* _About this exercise_:
In the data below, find each line containing the string "bits" and return it.

* _Given records_:
File: config.mk
export PLATFORM = sky130hd
export DESIGN_NAME = adcsp_top
export DESIGN_NICKNAME = d
export VERILOG_FILES = /design/src/rtl/adcsp_pkg.sv /design/src/rtl/adcsp_top.sv /design/src/rtl/adcsp_sync.sv
export SDC_FILE = /design/constraint.sdc
export NUM_CORES = 1
export LEC_CHECK = 0
export BUFFER_PORTS_ARGS = -buffer_cell sky130_fd_sc_hd__buf_2
export CORE_AREA = 2 2 126 128
export DETAILED_ROUTE_END_ITERATION = 7
export DIE_AREA = 0 0 128 130
export SKIP_CTS_REPAIR_TIMING = 1
export SYNTH_ARGS = -nofsm -noshare
export SYNTH_HDL_FRONTEND = slang
export SYNTH_HIERARCHICAL = 1
export SYNTH_SLANG_ARGS = --single-unit
File: constraint.sdc
create_clock -name aclk -period 2.95 [get_ports aclk]
set_clock_uncertainty 0.2 [all_clocks]
set_input_delay 0.4425 -clock aclk [delete_from_list [all_inputs] [get_ports aclk]]
set_output_delay 0.4425 -clock aclk [all_outputs]
set_load 0.05 [all_outputs]
File: src/rtl/adcsp_pkg.sv
// constants, carriers and states of the converter control and serial port
// assumes a 20 MHz aclk and an axi4-lite master on the register side
// Overview of operation
// RULE1 - slave, plain clock: data changes on rising
// RULE2 - slave, inverted clock: data changes on falling
// RULE3 - pin 11: parallel bit or serial clock
// RULE4 - master, sync polarity low: sync high while reading
// RULE5 - master, sync polarity high: sync low while reading
// RULE6 - slave read cut by conversion: drop, pulse flag
// RULE7 - parallel modes drive bits 12, 13 there
// RULE8 - bits 14 to 17 always outputs
// RULE9 - busy from start until result latched
// RULE10 - drivers on only while select and read low
// RULE11 - select gates external serial clock in slave
// RULE12 - reset input high holds reset, aborts conversion
// RULE13 - reset falling edge: calibrate, busy pulses high
// RULE14 - power-down: finish current, refuse new conversions
// RULE15 - start falling edge holds sample, starts converting
// RULE16 - master data stable across both clock edges
// RULE17 - result shifted out msb first
// RULE18 - read-during-convert gives previous result, else current
// RULE19 - slave: chain input appears after 18 clocks
// RULE20 - undriven data pins float when not enabled
// RULE21 - host finishes slave read before next result
package adcsp_pkg;
  // timing at the 50 ns aclk
  localparam int CLK_PERIOD_NS = 50;
  localparam int CONV_TIME_NS = 600;
  localparam int CONV_CYCLES = (CONV_TIME_NS + CLK_PERIOD_NS - 1) / CLK_PERIOD_NS;
  localparam int CAL_TIME_NS = 2000;
  localparam int CAL_CYCLES = (CAL_TIME_NS + CLK_PERIOD_NS - 1) / CLK_PERIOD_NS;
  localparam int SCLK_DIV = 2;  // aclk cycles per quarter of master clock
  localparam int RES_W = 18;  // result width
  // register map, byte addresses
  localparam int AXI_ADDR_W = 4;
  localparam logic [3:0] OFF_CTRL = 4'h0;
  localparam logic [3:0] OFF_STATUS = 4'h4;
  localparam logic [3:0] OFF_RESULT = 4'h8;
  localparam logic [5:0] CTRL_RESET = 6'h00;
  localparam logic [1:0] RESP_OKAY = 2'h0;
  localparam logic [1:0] RESP_SLVERR = 2'h2;
  // status field positions
  localparam int STAT_BUSY = 0;
  localparam int STAT_CAL = 1;
  localparam int STAT_PD = 2;
  localparam int STAT_READ = 3;
  // interface mode and shared pin positions
  localparam logic [1:0] MODE_SERIAL = 2'h3;
  localparam int PIN_SDO = 10;
  localparam int PIN_SCLK = 11;
  localparam int PIN_SYNC = 12;
  localparam int PIN_ERR = 13;
  // pin levels at rest, in adcsp_pins_s order: start high, selects high
  localparam logic [6:0] PIN_IDLE = 7'h4c;
  // control register layout, bit 5 down to 0
  typedef struct packed {
    logic read_during_convert;
    logic frame_sync_polarity;
    logic clock_polarity_invert;
    logic clock_source_select;
    logic [1:0] mode;
  } adcsp_ctrl_s;
  // input pins after synchronising
  typedef struct packed {
    logic convert_start_n;
    logic reset_in;
    logic power_down_in;
    logic cs_n;
    logic rd_n;
    logic sclk;
    logic daisy_chain_in;
  } adcsp_pins_s;
  // conversion control states
  typedef enum logic [1:0] {ST_IDLE, ST_RST, ST_CAL, ST_CONV} adcsp_state_e;
endpackage

File: src/rtl/adcsp_top.sv
// converter control, parallel and serial result port, axi4-lite registers
// assumes pins are asynchronous and core_result is steady at conversion end
//
// The placing of the registers and the AXI4-Lite interface to the registers are this design's own decisions.
module adcsp_top import adcsp_pkg::*; #(
  parameter int DIV = SCLK_DIV
) (
  input wire logic aclk,
  input wire logic aresetn,
  input wire logic [AXI_ADDR_W-1:0] awaddr,
  input wire logic awvalid,
  output logic awready,
  input wire logic [31:0] wdata,
  input wire logic [3:0] wstrb,
  input wire logic wvalid,
  output logic wready,
  output logic [1:0] bresp,
  output logic bvalid,
  input wire logic bready,
  input wire logic [AXI_ADDR_W-1:0] araddr,
  input wire logic arvalid,
  output logic arready,
  output logic [31:0] rdata,
  output logic [1:0] rresp,
  output logic rvalid,
  input wire logic rready,
  input wire logic convert_start_n,
  input wire logic reset_in,
  input wire logic power_down_in,
  input wire logic cs_n,
  input wire logic rd_n,
  input wire logic sclk_in,
  input wire logic daisy_chain_in,
  input wire logic [RES_W-1:0] core_result,
  output logic [RES_W-1:0] pin_out,
  output logic [RES_W-1:0] pin_oe,
  output logic busy
);
  localparam int CNT_W = $clog2(CAL_CYCLES + 1);

  adcsp_pins_s pin_s;  // synchronised pins
  logic [6:0] sync_q;  // synchronised pins relative to rest levels
  adcsp_pins_s pin_prev_reg;  // previous synchronised pins
  adcsp_ctrl_s ctrl_reg;  // software control
  adcsp_state_e state_reg;  // conversion control
  logic [CNT_W-1:0] cnt_reg;  // conversion or calibration timer
  logic busy_reg;
  logic [RES_W-1:0] result_reg;  // latched result
  logic [RES_W-1:0] sr_reg;  // output shift register
  logic [4:0] bit_reg;  // bits sent
  logic [3:0] div_reg;  // master clock divider
  logic [1:0] phase_reg;  // master clock quarter
  logic m_active_reg;  // master read running
  logic s_active_reg;  // slave read running
  logic s_done_reg;  // slave read finished
  logic err_reg;  // incomplete read pulse
  logic [RES_W-1:0] pin_out_reg;
  logic [RES_W-1:0] pin_oe_reg;
  logic awready_reg, wready_reg, bvalid_reg, arready_reg, rvalid_reg;
  logic [1:0] bresp_reg, rresp_reg;
  logic [31:0] rdata_reg, wdata_q;
  logic [AXI_ADDR_W-1:0] awaddr_q;
  logic wstrb0_q;

  // synchronise every pin; flops clear to rest level, so reset gives no false edge or enable
  adcsp_sync #(.W(7)) u_sync (
    .clk(aclk),
    .rst_n(aresetn),
    .d({convert_start_n, reset_in, power_down_in, cs_n, rd_n, sclk_in, daisy_chain_in} ^ PIN_IDLE),
    .q(sync_q)
  );
  assign pin_s = sync_q ^ PIN_IDLE;

  // previous values for edge finding
  always_ff @(posedge aclk) begin
    if (!aresetn) begin
      pin_prev_reg <= PIN_IDLE;
    end else begin
      pin_prev_reg <= pin_s;
    end
  end

  // decoded modes and events
  logic serial, master, slave, cnv_fall, conv_start, conv_done, s_edge, msclk;
  always_comb begin
    serial = ctrl_reg.mode == MODE_SERIAL;
    master = serial && !ctrl_reg.clock_source_select;
    slave = serial && ctrl_reg.clock_source_select;
    cnv_fall = pin_prev_reg.convert_start_n && !pin_s.convert_start_n;
    // start only when idle and not powered down
    conv_start = state_reg == ST_IDLE && cnv_fall && !pin_s.power_down_in && !pin_s.reset_in; // RULE14 RULE15
    conv_done = state_reg == ST_CONV && cnt_reg == CNT_W'(CONV_CYCLES - 1) && !pin_s.reset_in;
    // active edge picked by polarity, gated by select
    if (ctrl_reg.clock_polarity_invert) begin
      s_edge = pin_prev_reg.sclk && !pin_s.sclk; // RULE2
    end else begin
      s_edge = !pin_prev_reg.sclk && pin_s.sclk; // RULE1
    end
    s_edge = s_edge && !pin_s.cs_n && slave; // RULE11
    // master clock high in the middle quarters, low there when clock_polarity_invert is set
    msclk = (phase_reg[0] ^ phase_reg[1]) ^ ctrl_reg.clock_polarity_invert;
  end

  // conversion, reset and calibration sequencing
  always_ff @(posedge aclk) begin
    if (!aresetn) begin
      state_reg <= ST_IDLE;
      cnt_reg <= '0;
      busy_reg <= 1'b0;
    end else if (pin_s.reset_in) begin
      // held in reset, any conversion dropped
      state_reg <= ST_RST; // RULE12
      cnt_reg <= '0;
      busy_reg <= 1'b0;
    end else begin
      unique case (state_reg)
        ST_RST: begin
          // reset released: calibrate with busy high
          state_reg <= ST_CAL; // RULE13
          busy_reg <= 1'b1;
        end
        ST_CAL: begin
          if (cnt_reg == CNT_W'(CAL_CYCLES - 1)) begin
            state_reg <= ST_IDLE;
            cnt_reg <= '0;
            busy_reg <= 1'b0;
          end else begin
            cnt_reg <= cnt_reg + 1'b1;
          end
        end
        ST_IDLE: begin
          if (conv_start) begin
            state_reg <= ST_CONV; // RULE15
            busy_reg <= 1'b1; // RULE9
          end
        end
        ST_CONV: begin
          // power-down does not stop a running conversion
          if (conv_done) begin
            state_reg <= ST_IDLE; // RULE14
            cnt_reg <= '0;
            busy_reg <= 1'b0; // RULE9
          end else begin
            cnt_reg <= cnt_reg + 1'b1;
          end
        end
      endcase
    end
  end

  // result latch, falls with busy
  always_ff @(posedge aclk) begin
    if (!aresetn) begin
      result_reg <= '0;
    end else if (conv_done) begin
      result_reg <= core_result; // RULE9
    end
  end

  // serial engine for master and slave reads
  always_ff @(posedge aclk) begin
    if (!aresetn || pin_s.reset_in) begin
      sr_reg <= '0;
      bit_reg <= '0;
      div_reg <= '0;
      phase_reg <= '0;
      m_active_reg <= 1'b0;
      s_active_reg <= 1'b0;
      s_done_reg <= 1'b0;
      err_reg <= 1'b0;
    end else begin
      err_reg <= 1'b0;
      if (master && !m_active_reg && (ctrl_reg.read_during_convert ? conv_start : conv_done)) begin
        // previous result during conversion, else the new one
        sr_reg <= ctrl_reg.read_during_convert ? result_reg : core_result; // RULE18
        m_active_reg <= 1'b1;
        bit_reg <= '0;
        div_reg <= '0;
        phase_reg <= '0;
      end else if (m_active_reg) begin
        if (div_reg == 4'(DIV - 1)) begin
          div_reg <= '0;
          phase_reg <= phase_reg + 2'h1;
          // data moves only between clock pulses
          if (phase_reg == 2'h3) begin
            if (bit_reg == 5'(RES_W - 1)) begin
              m_active_reg <= 1'b0;
            end else begin
              bit_reg <= bit_reg + 5'h1;
              sr_reg <= {sr_reg[RES_W-2:0], 1'b0}; // RULE16 RULE17
            end
          end
        end else begin
          div_reg <= div_reg + 4'h1;
        end
      end else if (slave && conv_done) begin
        if (s_active_reg) begin
          // read cut short: new result lost, flag pulses
          s_active_reg <= 1'b0; // RULE6 RULE21
          err_reg <= 1'b1;
        end else begin
          sr_reg <= core_result;
          s_done_reg <= 1'b0;
        end
      end else if (s_edge) begin
        if (!s_active_reg && !s_done_reg) begin
          // first edge opens the read and shows the msb
          s_active_reg <= 1'b1;
          bit_reg <= 5'h1;
        end else begin
          // chain input follows the 18 result bits
          sr_reg <= {sr_reg[RES_W-2:0], pin_s.daisy_chain_in}; // RULE1 RULE2 RULE17 RULE19
          if (s_active_reg && bit_reg == 5'(RES_W - 1)) begin
            s_active_reg <= 1'b0;
            s_done_reg <= 1'b1;
          end else if (s_active_reg) begin
            bit_reg <= bit_reg + 5'h1;
          end
        end
      end
    end
  end

  // pin drivers, enabled by select and read together
  logic en;
  logic [RES_W-1:0] out_next, oe_next;
  always_comb begin
    en = !pin_s.cs_n && !pin_s.rd_n; // RULE10
    out_next = result_reg; // RULE7
    oe_next = {RES_W{en}}; // RULE8 RULE20
    if (serial) begin
      oe_next[PIN_SCLK:0] = '0;
      out_next[PIN_SCLK:0] = '0;
      out_next[PIN_SDO] = sr_reg[RES_W-1]; // RULE17
      oe_next[PIN_SDO] = en;
      // clock pin is an output only in master
      out_next[PIN_SCLK] = m_active_reg ? msclk : ctrl_reg.clock_polarity_invert; // RULE3
      oe_next[PIN_SCLK] = en && master; // RULE3
      out_next[PIN_SYNC] = (master && m_active_reg) ^ ctrl_reg.frame_sync_polarity; // RULE4 RULE5
      out_next[PIN_ERR] = err_reg; // RULE6
    end
  end

  // registered pin outputs
  always_ff @(posedge aclk) begin
    if (!aresetn) begin
      pin_out_reg <= '0;
      pin_oe_reg <= '0;
    end else begin
      pin_out_reg <= out_next;
      pin_oe_reg <= oe_next;
    end
  end

  // axi write: address and data taken in either order
  always_ff @(posedge aclk) begin
    if (!aresetn) begin
      awready_reg <= 1'b1;
      wready_reg <= 1'b1;
      bvalid_reg <= 1'b0;
      bresp_reg <= RESP_OKAY;
      awaddr_q <= '0;
      wdata_q <= '0;
      wstrb0_q <= 1'b0;
      ctrl_reg <= CTRL_RESET;
    end else begin
      if (awvalid && awready_reg) begin
        awaddr_q <= awaddr;
        awready_reg <= 1'b0;
      end
      if (wvalid && wready_reg) begin
        wdata_q <= wdata;
        wstrb0_q <= wstrb[0];
        wready_reg <= 1'b0;
      end
      if (!awready_reg && !wready_reg && !bvalid_reg) begin
        bvalid_reg <= 1'b1;
        // only the control word is writable
        if (awaddr_q[3:2] == OFF_CTRL[3:2]) begin
          bresp_reg <= RESP_OKAY;
          if (wstrb0_q) begin
            ctrl_reg <= wdata_q[5:0];
          end
        end else begin
          bresp_reg <= RESP_SLVERR;
        end
      end
      if (bvalid_reg && bready) begin
        bvalid_reg <= 1'b0;
        awready_reg <= 1'b1;
        wready_reg <= 1'b1;
      end
    end
  end

  // axi read: answer one cycle after the address
  always_ff @(posedge aclk) begin
    if (!aresetn) begin
      arready_reg <= 1'b1;
      rvalid_reg <= 1'b0;
      rresp_reg <= RESP_OKAY;
      rdata_reg <= '0;
    end else if (arvalid && arready_reg) begin
      arready_reg <= 1'b0;
      rvalid_reg <= 1'b1;
      rresp_reg <= RESP_OKAY;
      rdata_reg <= '0;
      unique case (araddr[3:2])
        OFF_CTRL[3:2]: rdata_reg[5:0] <= ctrl_reg;
        OFF_STATUS[3:2]: begin
          rdata_reg[STAT_BUSY] <= busy_reg;
          rdata_reg[STAT_CAL] <= state_reg == ST_CAL;
          rdata_reg[STAT_PD] <= pin_s.power_down_in;
          rdata_reg[STAT_READ] <= m_active_reg || s_active_reg;
        end
        OFF_RESULT[3:2]: rdata_reg[RES_W-1:0] <= result_reg;
        default: rresp_reg <= RESP_SLVERR;
      endcase
    end else if (rvalid_reg && rready) begin
      rvalid_reg <= 1'b0;
      arready_reg <= 1'b1;
    end
  end

  assign awready = awready_reg;
  assign wready = wready_reg;
  assign bvalid = bvalid_reg;
  assign bresp = bresp_reg;
  assign arready = arready_reg;
  assign rvalid = rvalid_reg;
  assign rresp = rresp_reg;
  assign rdata = rdata_reg;
  assign pin_out = pin_out_reg;
  assign pin_oe = pin_oe_reg;
  assign busy = busy_reg;
endmodule

File: src/rtl/adcsp_sync.sv
// two-flop synchroniser for a group of pin inputs
// assumes inputs are asynchronous to clk
module adcsp_sync #(
  parameter int W = 1
) (
  input wire logic clk,
  input wire logic rst_n,
  input wire logic [W-1:0] d,
  output logic [W-1:0] q
);
  logic [W-1:0] meta_reg;  // first stage, read only by second
  logic [W-1:0] q_reg;  // second stage
  // both stages clear on reset
  always_ff @(posedge clk) begin
    if (!rst_n) begin
      meta_reg <= '0;
      q_reg <= '0;
    end else begin
      meta_reg <= d;
      q_reg <= meta_reg;
    end
  end
  assign q = q_reg;
endmodule

## Word-level counts from Yosys, hierarchy flattened

Index checks and enable logic that the tools add are counted.

| cells by class | value |
|---|---|
| equal/unequal tests | 29 |
| bitwise gates (word level) | 9 |
| multiplexer cells | 61 |
| reductions and logical operators | 69 |
| $add $sub $neg | 4 |
| $lt $le $gt $ge | 0 |
| div/mod/pow operators | 0 |
| shift-type cells | 0 |
| multipliers | 0 |

Operator list:

| cell | number |
|---|---|
| 18-bit two-way mux | 10 |
| 5-bit two-way mux | 9 |
| 1-bit logical AND | 27 |
| 1-bit two-way mux | 26 |
| 12-bit two-way mux | 2 |
| 1-bit zero test | 15 |
| 14-bit two-way mux | 1 |
| 2-bit inequality test, second input constant | 7 |
| 6-bit two-way mux | 2 |
| 4-bit one-hot mux with 3 select lines | 1 |
| 6-bit one-hot mux with 2 select lines | 1 |
| 6-bit AND reduction | 2 |
| 2-bit equality test, second input constant | 5 |
| 2-bit two-way mux | 5 |
| 2-bit nonzero test | 5 |
| 3-bit by 2-bit inequality test with 1-bit output, second input constant | 3 |
| 3-bit AND reduction | 3 |
| 4-bit inequality test, second input constant | 2 |
| 2-bit one-hot mux with 4 select lines | 1 |
| 2-bit OR reduction | 4 |
| 7-bit AND reduction | 1 |
| 6-bit by 1-bit adder with 6-bit output, second input constant | 1 |
| 6-bit by 4-bit equality test with 1-bit output, second input constant | 1 |
| 6-bit equality test, second input constant | 1 |
| 23 further kinds | 37 |

| word-level totals | value |
|---|---|
| bits in latches | 0 |
| memory bits (read-only) | 0 |
| output and inout bits | 78 |
| word-level logic and storage cells | 209 |
| bits in writable memories | 0 |
| memories kept | 0 |
| register bits after elaboration | 142 |

## Longest topological paths before layout

| depth | value |
|---|---|
| word-level depth | 10 |
| gate-level depth with buffers | 9 |

## By module

Netlist, hierarchy kept.

Modules (own cells, without submodules):

| module | cells an instance | area an instance (µm²) | instances |
|---|---|---|---|
| adcsp_top | 632 | 5609.1 | 1 |
| adcsp_sync | 29 | 391.6 | 1 |

## Worst setup path after synthesis

No wires, ideal clock.

| path | value |
|---|---|
| path kind | register to register |
| from | register cnt_reg[2] |
| to | register sr_reg[10] |
| stages on the path, launching flop included | 10 |
| path buffers | 4 |
| path slack | 0.526 ns |
| library setup time | 0.072 ns |
| arrival time | 2.153 ns |
| period minus slack after synthesis | 2.424 ns |
| path through | dfxtp_1 buf_6 or4_4 buf_6 or4_4 o41ai_2 o31a_1 buf_6 buf_12 mux2i_1 |

| between the ends | value |
|---|---|
| longest elaborated chain between the ends | 7 |

Ends and longest elaborated chain:

| element | RTL line | source |
|---|---|---|
| start: declaration | adcsp_top.sv:46 | `logic [CNT_W-1:0] cnt_reg;` |
| start signal: assignment | adcsp_top.sv:128 | `cnt_reg <= cnt_reg + 1'b1;` |
| start signal: assignment | adcsp_top.sv:144 | `cnt_reg <= cnt_reg + 1'b1;` |
| 6-bit by 4-bit equality test with 1-bit output * | adcsp_top.sv:92 | `conv_done = state_reg == ST_CONV && cnt_reg == CNT_W'(CONV_CYCLES - 1) && !pin_s.reset_in;` |
| 1-bit logical AND * (2 in a row) | adcsp_top.sv:92 |  |
| 1-bit two-way mux / 1-bit logical AND (equally long branches) | adcsp_top.sv:173, adcsp_top.sv:196 |  |
| 1-bit logical AND / 18-bit two-way mux (equally long branches) | adcsp_top.sv:173, adcsp_top.sv:196 |  |
| 4-bit inequality test (no line) (tied with other cells) | - |  |
| 6-bit AND reduction (no line) / 18-bit two-way mux (equally long branches) | - |  |
| end signal: assignment | adcsp_top.sv:175 | `sr_reg <= ctrl_reg.read_during_convert ? result_reg : core_result;` |
| end signal: assignment | adcsp_top.sv:190 | `sr_reg <= {sr_reg[RES_W-2:0], 1'b0};` |
| end signal: assignment | adcsp_top.sv:202 | `sr_reg <= core_result;` |
| end: declaration | adcsp_top.sv:49 | `logic [RES_W-1:0] sr_reg;` |

Mark *: on every way between the ends. The rest lies on a longest branch, timed or not.
A chain may end at the register's enable or synchronous reset.

## Worst setup path in the final report

| path | value |
|---|---|
| from | register cnt_reg[0] |
| to | register sr_reg[16] |

The elaborated chain is that of the path after synthesis.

* _Written answer_:
// RULE7 - parallel modes drive bits 12, 13 there
// RULE8 - bits 14 to 17 always outputs
  logic [4:0] bit_reg;  // bits sent
          // chain input follows the 18 result bits
| bits in latches | 0 |
| memory bits (read-only) | 0 |
| output and inout bits | 78 |
| bits in writable memories | 0 |
| register bits after elaboration | 142 |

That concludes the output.